It was a setup. He felt it immediately. There were stakes he wasn’t aware of.
Worse, what had he done to deserve this? He’d pissed someone off. Two years from his twenty, a decent career under his belt, and he was being thrown to the wolves on a case that looked damn close to a foregone conclusion.
Something else was up. Something big.
“I have to think about it.”
Bianco actually sat back in her chair and smiled. She had a nice smile, her parents had sprung for some orthodontics and her teeth were even and white. She ran her bottom lip up over the edge of her top teeth. The effect made her lips fuller, a move that he associated with prolonged use of a headgear. His son, Tad, had the same habit.
Stop thinking about her lips, Fletch.
He looked down at the file before him. What a mess.
“Of course you do. Go on home and get some rest. I always find a good night’s sleep helps me think clearly.” She stood then, stretching her back a little, almost as if to say, See, I’m tired, too. I’m working hard. I’m all kinked up and I know, I understand, what you’re going through, and shook his hand, effectively but kindly dismissing him.
He found Inez back at their respective desks. She had her nose deep in her laptop.
“Anything new?” he asked.
“No. Everything cool with you?”
“Sure,” he replied. “I’m going to go home and catch some z’s. You should, too. Meet me back here at nine, okay? We have a big project to tackle.”
“Yes, sir.”
“Inez?”
“Sir?”
“You can call me Fletch.”
*
Fletcher left the JTTF office buzzing with adrenaline. Hand chosen to handle a fuck-all dog of a case that could wind up being his death sentence with Homicide. He wanted out, sure, but not like this. Not on a case that smelled to high heaven.
He lived in a row house on a quiet Capitol Hill street, catty-corner to the Longworth House Office Building, the very place he’d spent the better part of his afternoon trying to glean enough detail from the monosyllabic answers of Leighton’s staff to figure out what the hell was going on.
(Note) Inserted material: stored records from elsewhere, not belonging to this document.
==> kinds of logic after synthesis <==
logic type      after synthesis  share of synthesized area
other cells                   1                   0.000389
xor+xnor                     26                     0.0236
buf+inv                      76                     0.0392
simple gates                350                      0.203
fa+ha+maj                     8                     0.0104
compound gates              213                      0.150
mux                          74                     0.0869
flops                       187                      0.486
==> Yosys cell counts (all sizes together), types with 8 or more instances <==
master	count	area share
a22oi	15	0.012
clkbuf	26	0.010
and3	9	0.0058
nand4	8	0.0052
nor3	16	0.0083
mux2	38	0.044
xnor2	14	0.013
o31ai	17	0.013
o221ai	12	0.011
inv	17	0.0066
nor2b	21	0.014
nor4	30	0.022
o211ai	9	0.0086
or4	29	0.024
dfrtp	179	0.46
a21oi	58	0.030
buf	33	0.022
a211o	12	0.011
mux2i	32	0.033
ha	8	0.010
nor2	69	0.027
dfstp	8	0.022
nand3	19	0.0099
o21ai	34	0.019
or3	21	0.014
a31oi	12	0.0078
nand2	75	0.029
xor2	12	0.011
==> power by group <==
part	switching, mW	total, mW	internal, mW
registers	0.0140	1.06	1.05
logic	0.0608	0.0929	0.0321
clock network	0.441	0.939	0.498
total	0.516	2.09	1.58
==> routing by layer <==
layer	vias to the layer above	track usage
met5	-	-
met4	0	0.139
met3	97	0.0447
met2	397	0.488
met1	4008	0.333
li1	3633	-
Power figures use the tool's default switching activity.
### src/shared/dialer_pkg.sv
// Shared constants, types and reset values for the pulse dialer.
package dialer_pkg;

    ////////////////////////////////////////////////////////////////////////
    // Clock and oscillator time base.
    localparam int CLK_HZ      = 100_000_000;  // System clock rate in Hz.
    localparam int OSC_HZ      = 4000;         // Nominal dial oscillator.
    localparam int OSC_DIV_DEF = CLK_HZ / OSC_HZ; // Clocks per tick.

    ////////////////////////////////////////////////////////////////////////
    // Intervals in milliseconds at the nominal oscillator rate, 10 pps.
    localparam int T_DEBOUNCE_MS = 10;    // Key release debounce.
    localparam int T_KEYVALID_MS = 40;    // Key down time for valid entry.
    localparam int T_PDP_MS      = 900;   // Predigital pause.
    localparam int T_IDT_MS      = 900;   // Interdigit time.
    localparam int T_PERIOD_MS   = 100;   // One dial pulse period.
    localparam int T_ONHOOK_MS   = 300;   // On-hook time that arms redial.
    localparam int T_MUTE_MS     = 5;     // Mute hold after last pulse.
    localparam int BRK_PCT_LO    = 60;    // Break share, ratio select low.
    localparam int BRK_PCT_HI    = 66;    // Break share, ratio select high.

    // The same intervals as oscillator ticks.
    localparam logic [11:0] DEBOUNCE_TICKS = 12'(T_DEBOUNCE_MS*OSC_HZ/1000);
    localparam logic [11:0] KEYVALID_TICKS = 12'(T_KEYVALID_MS*OSC_HZ/1000);
    localparam logic [11:0] PDP_TICKS      = 12'(T_PDP_MS*OSC_HZ/1000);
    localparam logic [11:0] IDT_TICKS      = 12'(T_IDT_MS*OSC_HZ/1000);
    localparam logic [11:0] PERIOD_TICKS   = 12'(T_PERIOD_MS*OSC_HZ/1000);
    localparam logic [11:0] ONHOOK_TICKS   = 12'(T_ONHOOK_MS*OSC_HZ/1000);
    localparam logic [11:0] MUTE_TICKS     = 12'(T_MUTE_MS*OSC_HZ/1000);
    localparam logic [11:0] BRK_LO_TICKS   =
        12'(T_PERIOD_MS*OSC_HZ/1000*BRK_PCT_LO/100);
    localparam logic [11:0] BRK_HI_TICKS   =
        12'(T_PERIOD_MS*OSC_HZ/1000*BRK_PCT_HI/100);

    ////////////////////////////////////////////////////////////////////////
    // Keypad and digit memory.
    localparam int ROW_W = 4;                   // Keypad row lines.
    localparam int COL_W = 3;                   // Keypad column lines.
    localparam int PIN_W = ROW_W + COL_W + 3;   // All synchronised pins.
    localparam logic [4:0] MEM_DEPTH   = 5'h11; // Redial digit capacity.
    localparam logic [3:0] KEY_STAR    = 4'hA;  // Row 4, column 1.
    localparam logic [3:0] KEY_ZERO    = 4'hB;  // Row 4, column 2.
    localparam logic [3:0] KEY_HASH    = 4'hC;  // Row 4, column 3.
    localparam logic [3:0] ZERO_PULSES = 4'hA;  // Zero dials ten pulses.

    ////////////////////////////////////////////////////////////////////////
    // Register map and field positions.
    localparam logic [7:0] REG_CTRL   = 8'h00;  // Control, write only.
    localparam logic [7:0] REG_STATUS = 8'h04;  // Status, read only.
    localparam int CTRL_REDIAL_BIT = 0;  // Write 1: replay stored number.
    localparam int CTRL_CLEAR_BIT  = 1;  // Write 1: empty digit memory.
    localparam int STS_HOOK_BIT    = 0;  // Handset off hook.
    localparam int STS_OSC_BIT     = 1;  // Oscillator running.
    localparam int STS_MUTE_BIT    = 2;  // Mute active.
    localparam int STS_BREAK_BIT   = 3;  // Line break active.
    localparam int STS_ARMED_BIT   = 4;  // Redial armed.
    localparam int STS_WR_LSB      = 8;  // Stored digit count, 5 bits.
    localparam int STS_RD_LSB      = 16; // Sent digit count, 5 bits.

    ////////////////////////////////////////////////////////////////////////
    // Outpulsing states.
    typedef enum logic [2:0] {
        ST_IDLE = 3'b000,
        ST_PDP  = 3'b001,
        ST_BRK  = 3'b010,
        ST_MAKE = 3'b011,
        ST_IDT  = 3'b100,
        ST_TAIL = 3'b101
    } dial_state_e;

    // Complete state of the dialer.
    typedef struct packed {
        logic [14:0]       pre;         // Oscillator prescaler.
        logic              base_tick;   // Free time base pulse.
        logic              osc_run;     // Oscillator enabled.
        logic [11:0]       key_cnt;     // Key hold or release counter.
        logic              key_done;    // Key taken, awaiting release.
        logic [6:0]        key_pat;     // Pattern being qualified.
        logic [11:0]       hook_cnt;    // On-hook time counter.
        logic              redial_ok;   // Redial armed after on hook.
        logic [16:0][3:0]  mem;         // Stored pulse counts.
        logic [4:0]        wr_cnt;      // Digits stored.
        logic [4:0]        rd_ptr;      // Digits sent.
        logic [3:0]        pulses_left; // Pulses left in this digit.
        logic [11:0]       tmr;         // Interval down counter.
        dial_state_e       st;          // Outpulsing state.
        logic              pulse_n;     // Line pulse pin level.
        logic              pulse_oe;    // Line pulse pin pulls low.
        logic              mute_n;      // Mute pin level.
        logic              mute_oe;     // Mute pin pulls low.
        logic              pready;      // Bus answer.
        logic              pslverr;     // Bus error answer.
        logic [31:0]       prdata;      // Bus read data.
    } state_s;

    // Value after reset: idle, outputs released, memory empty.
    localparam state_s STATE_RST = '{st: ST_IDLE, pulse_n: 1'b1,
                                     mute_n: 1'b1, default: '0};

endpackage : dialer_pkg
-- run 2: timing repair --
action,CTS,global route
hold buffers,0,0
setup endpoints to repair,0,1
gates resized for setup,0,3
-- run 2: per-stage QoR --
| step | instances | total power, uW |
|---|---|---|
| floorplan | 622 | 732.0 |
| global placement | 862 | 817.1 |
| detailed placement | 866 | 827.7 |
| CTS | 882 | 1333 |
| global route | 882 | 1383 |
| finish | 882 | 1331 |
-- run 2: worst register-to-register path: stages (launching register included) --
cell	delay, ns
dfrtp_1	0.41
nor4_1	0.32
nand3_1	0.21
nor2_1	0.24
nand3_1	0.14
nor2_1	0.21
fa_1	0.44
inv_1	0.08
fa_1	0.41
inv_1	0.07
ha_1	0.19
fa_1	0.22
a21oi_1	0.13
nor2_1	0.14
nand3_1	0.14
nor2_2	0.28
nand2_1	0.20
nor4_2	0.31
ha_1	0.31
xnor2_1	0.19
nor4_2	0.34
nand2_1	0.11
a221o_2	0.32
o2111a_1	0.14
--- src/shared/ivp_pkg.sv ---
/*
   Constants for the interrupt priority and vectoring block: register map,
   field positions, reset values and source layout.
   Assumes a 32-bit AHB-Lite bus with one word per register.
*/
package ivp_pkg;

   // ----------------------------------------------------------------------
   // Sizes
   // ----------------------------------------------------------------------
   localparam int NSRC      = 14;
   localparam int NTRAP     = 8;
   localparam int NPRIO_REG = 5;
   localparam int STACK_D   = 8;
   localparam int SP_W      = 4;
   localparam int TDIS_W    = 14;
   localparam int EVT_W     = 3;

   // ----------------------------------------------------------------------
   // Register byte addresses
   // ----------------------------------------------------------------------
   localparam logic [7:0] OFS_PRIO_CHARGE  = 8'h00;
   localparam logic [7:0] OFS_PRIO_SER3    = 8'h04;
   localparam logic [7:0] OFS_PRIO_SER4    = 8'h08;
   localparam logic [7:0] OFS_PRIO_SPI3    = 8'h0C;
   localparam logic [7:0] OFS_PRIO_CAPCMP9 = 8'h10;
   localparam logic [7:0] OFS_CTL_STATUS   = 8'h14;
   localparam logic [7:0] OFS_CTL_ONE      = 8'h18;
   localparam logic [7:0] OFS_CPU_LEVEL    = 8'h1C;
   localparam logic [7:0] OFS_EVT_STATUS   = 8'h20;
   localparam logic [7:0] OFS_EVT_ENABLE   = 8'h24;
   localparam logic [7:0] OFS_EVT_CLEAR    = 8'h28;
   localparam logic [7:0] OFS_TIMED_DIS    = 8'h2C;

   // ----------------------------------------------------------------------
   // Source layout: register index and field lsb, in vector order
   // ----------------------------------------------------------------------
   localparam int SRC_REG [NSRC] = '{0, 1, 1, 1, 2, 2, 2, 2, 3, 3, 3, 3, 4, 4};
   localparam int SRC_LSB [NSRC] = '{4, 12, 8, 4, 12, 8, 4, 0, 12, 8, 4, 0, 4, 0};
   // Vector number of source 0; the value is arbitrary
   localparam logic [7:0] SRC_VEC_BASE = 8'h60;
   localparam logic [7:0] VEC_BIAS     = 8'h08;

   // ----------------------------------------------------------------------
   // Fields and values
   // ----------------------------------------------------------------------
   localparam logic [2:0] PRIO_RST    = 3'h4;
   localparam logic [2:0] PRIO_OFF    = 3'h0;
   localparam logic [3:0] LVL_USR_MAX = 4'h7;
   localparam logic [3:0] LVL_TDIS    = 4'h6;
   localparam logic [3:0] LVL_TRAP0   = 4'h8;
   localparam int RQO_BIT   = 15;
   localparam int VCAP_BIT  = 13;
   localparam int LVL_LSB   = 8;
   localparam int NEST_BIT  = 15;
   localparam int EVT_ACK   = 0;
   localparam int EVT_RQO   = 1;
   localparam int EVT_STACK = 2;

endpackage
<file path="config.mk">
export PLATFORM = sky130hd
export DESIGN_NAME = conv_supervisor
export DESIGN_NICKNAME = d
export VERILOG_FILES = /design/src/inc/conv_sup_pkg.sv /design/src/rtl/cur_filter.sv /design/src/rtl/fault_chan.sv /design/src/rtl/conv_supervisor.sv
export SDC_FILE = /design/constraint.sdc
export NUM_CORES = 2
export LEC_CHECK = 0
export BUFFER_PORTS_ARGS = -buffer_cell sky130_fd_sc_hd__buf_2
export CAP_MARGIN = 0
export CELL_PAD_IN_SITES_DETAIL_PLACEMENT = 0
export CELL_PAD_IN_SITES_GLOBAL_PLACEMENT = 1
export CORE_MARGIN = 10
export CORE_UTILIZATION = 40
export DETAILED_ROUTE_END_ITERATION = 16
export PLACE_DENSITY = 0.81
export SLEW_MARGIN = 20
export SYNTH_ARGS = -nofsm -noshare
export SYNTH_HDL_FRONTEND = slang
export SYNTH_SLANG_ARGS = --single-unit
</file>
<file path="constraint.sdc">
create_clock -name core_clk -period 15.75 [get_ports core_clk]
set_input_delay 3.15 -clock core_clk [delete_from_list [all_inputs] [get_ports core_clk]]
set_output_delay 3.15 -clock core_clk [all_outputs]
set_load 0.01 [all_outputs]
</file>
He kept a light on in the foyer so it looked like someone was around, though the neighborhood itself was very safe, and most of his neighbors knew he was a cop and kept an eye on his place in addition to their own. But tonight it was off. He had to think back—had he turned the switch off when he left God knows how many hours earlier? No, that was impossible, he never did. Maybe the light was out...but he had one of the new long-lasting compact fluorescent bulbs in there that was supposed to burn for five years or more. He couldn’t remember the last time he’d changed it, but it certainly wasn’t five years ago.
Curious.
He put his hand on the butt of his Glock and slid his key in the lock. The bolt was thrown, the bottom lock engaged, just like he left it. He twisted the knob and entered his foyer at an angle, sliding against the wall. He listened carefully, heard nothing but the normal night sounds of his house, the refrigerator rumbling quietly in the kitchen, the barometer clock on the wall by the door ticking the seconds away.
He moved quickly, clearing the house room by room, then returned to the foyer.
The switch had been turned off.
He holstered his weapon and flipped it back on. Sloppy of them. Whoever them was.
Shit. At least his instincts were right on the money. Something else was going on with the congressman’s case.
He searched the house again, more thoroughly this time, but saw nothing out of place. If it weren’t for the faux pas with the light, he wouldn’t have had any idea that someone had tossed him. A stupid environmentally conscious crook who couldn’t leave the light on had just left behind his markers.
It had to be someone from the JTTF, checking up on him. Making sure he wasn’t going to embarrass them. That he didn’t have a blow-up doll girlfriend or a drawer full of latex and whips.
Jesus, whatever happened to asking a man about his sensitive proclivities?
Then again, perhaps that was the mistake they had made with the congressman in the first place.
Sleep was dragging at him. He’d deal with this in the morning. He didn’t bother with his bed, just stretched out on the couch, his usual resting spot, kicked off his shoes and shut his eyes. He’d be able to figure all of this out later, after his batteries recharged.
Darkness enveloped the room, and he didn’t see the tiny glowing light secreted on the back edge of his television, a dusty Bermuda triangle that never got cleaned, or noticed.
*
Fletcher slept without dreams for four hours, then woke to the clamor of his cell phone. Cursing, he reached for the offending object, managed to open it and grunted, “What?”
“Fletch, thank God. I was starting to worry. I’ve been calling you for hours.”
Sam.
Fletcher groaned and rolled onto his side.
“Time is it?”
“Almost 7:30. Are you okay? You sound horrible.”